## [Dataset entries]
^^^^
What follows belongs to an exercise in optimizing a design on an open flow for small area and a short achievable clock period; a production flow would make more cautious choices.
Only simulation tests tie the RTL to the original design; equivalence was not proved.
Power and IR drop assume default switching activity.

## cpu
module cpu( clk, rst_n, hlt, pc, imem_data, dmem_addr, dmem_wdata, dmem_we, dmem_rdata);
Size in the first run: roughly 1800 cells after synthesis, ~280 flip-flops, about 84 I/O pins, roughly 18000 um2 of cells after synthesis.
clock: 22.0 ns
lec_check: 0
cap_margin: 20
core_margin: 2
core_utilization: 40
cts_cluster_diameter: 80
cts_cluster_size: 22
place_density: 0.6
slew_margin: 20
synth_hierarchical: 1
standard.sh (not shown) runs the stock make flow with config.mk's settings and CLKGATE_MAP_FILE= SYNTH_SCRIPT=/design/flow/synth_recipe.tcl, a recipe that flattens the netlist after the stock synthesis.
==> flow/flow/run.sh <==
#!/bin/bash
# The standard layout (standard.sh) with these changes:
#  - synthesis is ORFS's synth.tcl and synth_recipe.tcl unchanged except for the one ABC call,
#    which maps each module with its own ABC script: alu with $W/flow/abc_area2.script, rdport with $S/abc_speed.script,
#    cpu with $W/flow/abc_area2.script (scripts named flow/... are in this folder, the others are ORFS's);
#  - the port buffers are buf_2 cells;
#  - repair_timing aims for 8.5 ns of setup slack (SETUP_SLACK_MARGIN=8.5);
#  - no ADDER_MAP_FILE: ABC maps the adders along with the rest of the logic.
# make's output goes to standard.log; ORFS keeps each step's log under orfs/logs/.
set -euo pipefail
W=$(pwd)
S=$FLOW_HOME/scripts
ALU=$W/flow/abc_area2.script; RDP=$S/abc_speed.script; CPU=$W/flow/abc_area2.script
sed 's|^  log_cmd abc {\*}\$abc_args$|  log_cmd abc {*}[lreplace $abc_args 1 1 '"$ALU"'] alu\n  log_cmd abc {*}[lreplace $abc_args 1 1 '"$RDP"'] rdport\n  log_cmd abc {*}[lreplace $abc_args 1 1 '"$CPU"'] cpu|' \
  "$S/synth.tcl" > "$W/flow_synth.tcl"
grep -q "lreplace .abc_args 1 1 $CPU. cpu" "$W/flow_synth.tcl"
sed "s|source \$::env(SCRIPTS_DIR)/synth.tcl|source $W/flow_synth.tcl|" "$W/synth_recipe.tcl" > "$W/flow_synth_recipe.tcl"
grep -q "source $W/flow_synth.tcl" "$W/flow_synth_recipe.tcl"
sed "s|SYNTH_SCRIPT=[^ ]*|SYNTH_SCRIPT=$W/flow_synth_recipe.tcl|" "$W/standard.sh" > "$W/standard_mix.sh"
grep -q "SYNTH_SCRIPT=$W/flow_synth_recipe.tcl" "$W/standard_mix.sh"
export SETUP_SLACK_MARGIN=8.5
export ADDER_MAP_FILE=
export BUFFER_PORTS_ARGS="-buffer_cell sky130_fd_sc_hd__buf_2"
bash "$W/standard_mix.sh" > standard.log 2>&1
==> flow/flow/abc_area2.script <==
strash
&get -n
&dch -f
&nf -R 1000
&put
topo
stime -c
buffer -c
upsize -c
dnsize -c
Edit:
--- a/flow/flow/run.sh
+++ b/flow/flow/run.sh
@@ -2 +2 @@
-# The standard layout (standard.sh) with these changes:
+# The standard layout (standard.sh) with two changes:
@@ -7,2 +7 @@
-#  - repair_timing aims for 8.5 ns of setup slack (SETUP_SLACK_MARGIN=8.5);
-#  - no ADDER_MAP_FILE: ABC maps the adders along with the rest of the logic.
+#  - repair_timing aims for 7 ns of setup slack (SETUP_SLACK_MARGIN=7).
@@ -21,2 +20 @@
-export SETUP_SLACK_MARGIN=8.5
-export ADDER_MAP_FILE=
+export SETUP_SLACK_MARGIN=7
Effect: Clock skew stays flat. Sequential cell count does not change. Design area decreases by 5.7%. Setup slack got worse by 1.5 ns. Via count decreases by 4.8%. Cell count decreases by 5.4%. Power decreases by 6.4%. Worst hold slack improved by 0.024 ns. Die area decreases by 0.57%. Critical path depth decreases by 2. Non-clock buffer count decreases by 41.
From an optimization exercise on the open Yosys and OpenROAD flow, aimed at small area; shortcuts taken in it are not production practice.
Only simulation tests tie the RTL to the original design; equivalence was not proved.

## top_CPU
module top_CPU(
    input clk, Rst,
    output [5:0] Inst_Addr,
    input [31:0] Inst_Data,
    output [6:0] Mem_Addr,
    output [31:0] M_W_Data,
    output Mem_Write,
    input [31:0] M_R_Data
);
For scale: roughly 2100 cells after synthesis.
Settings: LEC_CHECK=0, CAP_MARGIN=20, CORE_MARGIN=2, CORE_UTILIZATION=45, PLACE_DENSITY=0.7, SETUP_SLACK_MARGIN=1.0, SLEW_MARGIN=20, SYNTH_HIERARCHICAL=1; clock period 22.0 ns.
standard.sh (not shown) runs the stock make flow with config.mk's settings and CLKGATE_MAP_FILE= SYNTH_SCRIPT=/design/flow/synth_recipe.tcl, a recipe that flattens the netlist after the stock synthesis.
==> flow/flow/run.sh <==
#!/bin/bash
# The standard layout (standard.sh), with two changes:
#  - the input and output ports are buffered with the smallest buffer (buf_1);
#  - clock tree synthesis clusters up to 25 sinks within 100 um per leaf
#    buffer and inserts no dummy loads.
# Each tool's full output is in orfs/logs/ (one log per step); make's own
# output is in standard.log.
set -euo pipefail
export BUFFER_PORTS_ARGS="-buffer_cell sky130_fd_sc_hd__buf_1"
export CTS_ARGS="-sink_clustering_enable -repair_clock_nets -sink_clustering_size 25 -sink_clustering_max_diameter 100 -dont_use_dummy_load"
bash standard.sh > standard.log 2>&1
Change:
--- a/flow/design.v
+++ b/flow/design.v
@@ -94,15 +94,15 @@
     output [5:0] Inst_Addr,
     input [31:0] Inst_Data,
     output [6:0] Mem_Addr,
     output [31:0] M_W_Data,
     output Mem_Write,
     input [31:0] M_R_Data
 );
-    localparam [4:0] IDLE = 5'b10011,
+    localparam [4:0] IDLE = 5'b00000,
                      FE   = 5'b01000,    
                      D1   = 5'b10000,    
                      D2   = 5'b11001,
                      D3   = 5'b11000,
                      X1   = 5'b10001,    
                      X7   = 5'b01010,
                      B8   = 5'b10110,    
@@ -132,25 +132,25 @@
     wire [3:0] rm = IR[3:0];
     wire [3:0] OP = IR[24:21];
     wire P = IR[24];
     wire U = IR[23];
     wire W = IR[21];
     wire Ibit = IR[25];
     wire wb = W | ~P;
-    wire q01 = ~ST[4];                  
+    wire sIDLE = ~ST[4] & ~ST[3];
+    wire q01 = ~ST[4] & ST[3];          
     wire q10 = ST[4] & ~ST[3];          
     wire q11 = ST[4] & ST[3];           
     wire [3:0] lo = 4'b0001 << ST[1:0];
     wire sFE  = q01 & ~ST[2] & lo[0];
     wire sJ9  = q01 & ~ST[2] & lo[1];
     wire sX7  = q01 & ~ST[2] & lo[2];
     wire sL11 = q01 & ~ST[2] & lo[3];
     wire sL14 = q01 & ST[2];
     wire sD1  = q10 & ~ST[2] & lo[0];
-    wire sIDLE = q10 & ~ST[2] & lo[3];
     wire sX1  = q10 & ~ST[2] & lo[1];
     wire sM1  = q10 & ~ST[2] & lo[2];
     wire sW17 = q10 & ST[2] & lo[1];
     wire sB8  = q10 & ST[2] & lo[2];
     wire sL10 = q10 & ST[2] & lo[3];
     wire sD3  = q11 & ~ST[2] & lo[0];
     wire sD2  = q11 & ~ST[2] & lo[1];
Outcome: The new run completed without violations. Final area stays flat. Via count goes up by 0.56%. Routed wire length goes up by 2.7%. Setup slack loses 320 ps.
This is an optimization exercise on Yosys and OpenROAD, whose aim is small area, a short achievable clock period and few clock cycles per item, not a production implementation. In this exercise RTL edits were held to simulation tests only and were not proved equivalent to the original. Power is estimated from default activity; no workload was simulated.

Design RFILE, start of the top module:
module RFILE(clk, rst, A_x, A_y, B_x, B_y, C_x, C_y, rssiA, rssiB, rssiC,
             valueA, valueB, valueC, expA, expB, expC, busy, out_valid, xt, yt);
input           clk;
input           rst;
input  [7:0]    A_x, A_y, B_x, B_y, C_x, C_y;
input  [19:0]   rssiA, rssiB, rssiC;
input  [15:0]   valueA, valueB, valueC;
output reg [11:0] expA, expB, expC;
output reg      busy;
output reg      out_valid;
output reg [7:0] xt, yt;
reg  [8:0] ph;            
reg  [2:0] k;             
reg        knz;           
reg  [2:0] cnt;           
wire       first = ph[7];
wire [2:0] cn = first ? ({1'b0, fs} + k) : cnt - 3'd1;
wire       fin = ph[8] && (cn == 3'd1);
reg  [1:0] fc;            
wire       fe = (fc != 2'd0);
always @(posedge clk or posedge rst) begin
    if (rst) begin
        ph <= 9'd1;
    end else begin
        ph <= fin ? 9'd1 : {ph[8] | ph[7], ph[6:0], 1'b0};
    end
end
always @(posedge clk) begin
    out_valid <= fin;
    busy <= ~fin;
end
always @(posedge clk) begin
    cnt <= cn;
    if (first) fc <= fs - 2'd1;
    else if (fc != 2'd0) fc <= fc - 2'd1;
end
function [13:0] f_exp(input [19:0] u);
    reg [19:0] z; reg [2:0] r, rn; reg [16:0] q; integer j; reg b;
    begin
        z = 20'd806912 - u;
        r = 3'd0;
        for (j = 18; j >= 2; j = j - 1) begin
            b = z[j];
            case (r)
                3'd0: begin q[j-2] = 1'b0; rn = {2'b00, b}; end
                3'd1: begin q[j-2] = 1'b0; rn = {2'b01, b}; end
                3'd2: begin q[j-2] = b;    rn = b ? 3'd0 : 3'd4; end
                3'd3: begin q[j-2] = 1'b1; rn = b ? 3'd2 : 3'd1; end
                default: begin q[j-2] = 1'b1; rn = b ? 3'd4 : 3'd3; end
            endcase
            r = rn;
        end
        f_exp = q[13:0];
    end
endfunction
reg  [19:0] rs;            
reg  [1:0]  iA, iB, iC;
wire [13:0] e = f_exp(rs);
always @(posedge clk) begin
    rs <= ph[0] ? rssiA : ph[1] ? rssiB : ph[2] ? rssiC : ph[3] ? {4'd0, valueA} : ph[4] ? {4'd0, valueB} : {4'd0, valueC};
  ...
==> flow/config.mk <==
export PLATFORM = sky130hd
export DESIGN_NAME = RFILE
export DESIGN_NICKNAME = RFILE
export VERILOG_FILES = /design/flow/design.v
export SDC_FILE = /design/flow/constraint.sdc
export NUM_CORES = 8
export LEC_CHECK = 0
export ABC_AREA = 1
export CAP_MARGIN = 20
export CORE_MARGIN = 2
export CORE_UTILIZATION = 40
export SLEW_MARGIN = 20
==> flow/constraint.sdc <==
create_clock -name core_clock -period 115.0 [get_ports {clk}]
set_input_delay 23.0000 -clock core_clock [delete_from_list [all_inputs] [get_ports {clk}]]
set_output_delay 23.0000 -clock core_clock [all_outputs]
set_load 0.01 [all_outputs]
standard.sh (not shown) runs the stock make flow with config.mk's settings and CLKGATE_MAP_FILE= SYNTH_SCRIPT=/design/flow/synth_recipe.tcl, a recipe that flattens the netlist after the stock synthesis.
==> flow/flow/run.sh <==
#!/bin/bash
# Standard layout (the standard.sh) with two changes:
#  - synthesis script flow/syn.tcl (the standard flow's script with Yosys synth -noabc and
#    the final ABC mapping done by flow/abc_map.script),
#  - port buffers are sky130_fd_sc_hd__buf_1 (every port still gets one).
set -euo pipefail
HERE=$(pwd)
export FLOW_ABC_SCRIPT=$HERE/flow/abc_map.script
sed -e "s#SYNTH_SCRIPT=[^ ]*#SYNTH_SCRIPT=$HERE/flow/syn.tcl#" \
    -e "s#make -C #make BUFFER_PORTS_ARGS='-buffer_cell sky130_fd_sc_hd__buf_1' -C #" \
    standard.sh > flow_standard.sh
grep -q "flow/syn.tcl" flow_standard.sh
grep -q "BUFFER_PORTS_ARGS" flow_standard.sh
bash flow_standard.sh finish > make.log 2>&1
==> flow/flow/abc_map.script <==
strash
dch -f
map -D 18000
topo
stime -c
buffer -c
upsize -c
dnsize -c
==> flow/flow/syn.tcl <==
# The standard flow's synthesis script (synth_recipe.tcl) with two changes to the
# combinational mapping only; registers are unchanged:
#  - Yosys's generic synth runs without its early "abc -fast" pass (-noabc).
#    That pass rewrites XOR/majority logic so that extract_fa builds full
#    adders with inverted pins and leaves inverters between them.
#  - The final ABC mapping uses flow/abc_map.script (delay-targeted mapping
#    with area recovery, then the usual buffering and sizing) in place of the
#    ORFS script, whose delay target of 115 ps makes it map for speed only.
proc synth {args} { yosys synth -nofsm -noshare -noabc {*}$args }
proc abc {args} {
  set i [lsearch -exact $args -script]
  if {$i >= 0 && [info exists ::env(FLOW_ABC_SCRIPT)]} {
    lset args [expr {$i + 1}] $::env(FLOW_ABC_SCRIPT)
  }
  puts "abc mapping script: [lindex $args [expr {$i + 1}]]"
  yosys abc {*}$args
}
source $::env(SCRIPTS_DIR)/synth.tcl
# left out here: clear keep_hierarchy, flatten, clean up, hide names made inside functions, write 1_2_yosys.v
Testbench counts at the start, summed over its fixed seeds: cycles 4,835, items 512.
^^^^
Look back at the entries above and repeat, unchanged, every line from the line holding "wire sL14 = q01 & ST[2];" through the line holding "Outcome: The new".

     wire sL14 = q01 & ST[2];
     wire sD1  = q10 & ~ST[2] & lo[0];
-    wire sIDLE = q10 & ~ST[2] & lo[3];
     wire sX1  = q10 & ~ST[2] & lo[1];
     wire sM1  = q10 & ~ST[2] & lo[2];
     wire sW17 = q10 & ST[2] & lo[1];
     wire sB8  = q10 & ST[2] & lo[2];
     wire sL10 = q10 & ST[2] & lo[3];
     wire sD3  = q11 & ~ST[2] & lo[0];
     wire sD2  = q11 & ~ST[2] & lo[1];
Outcome: The new run completed without violations. Final area stays flat. Via count goes up by 0.56%. Routed wire length goes up by 2.7%. Setup slack loses 320 ps.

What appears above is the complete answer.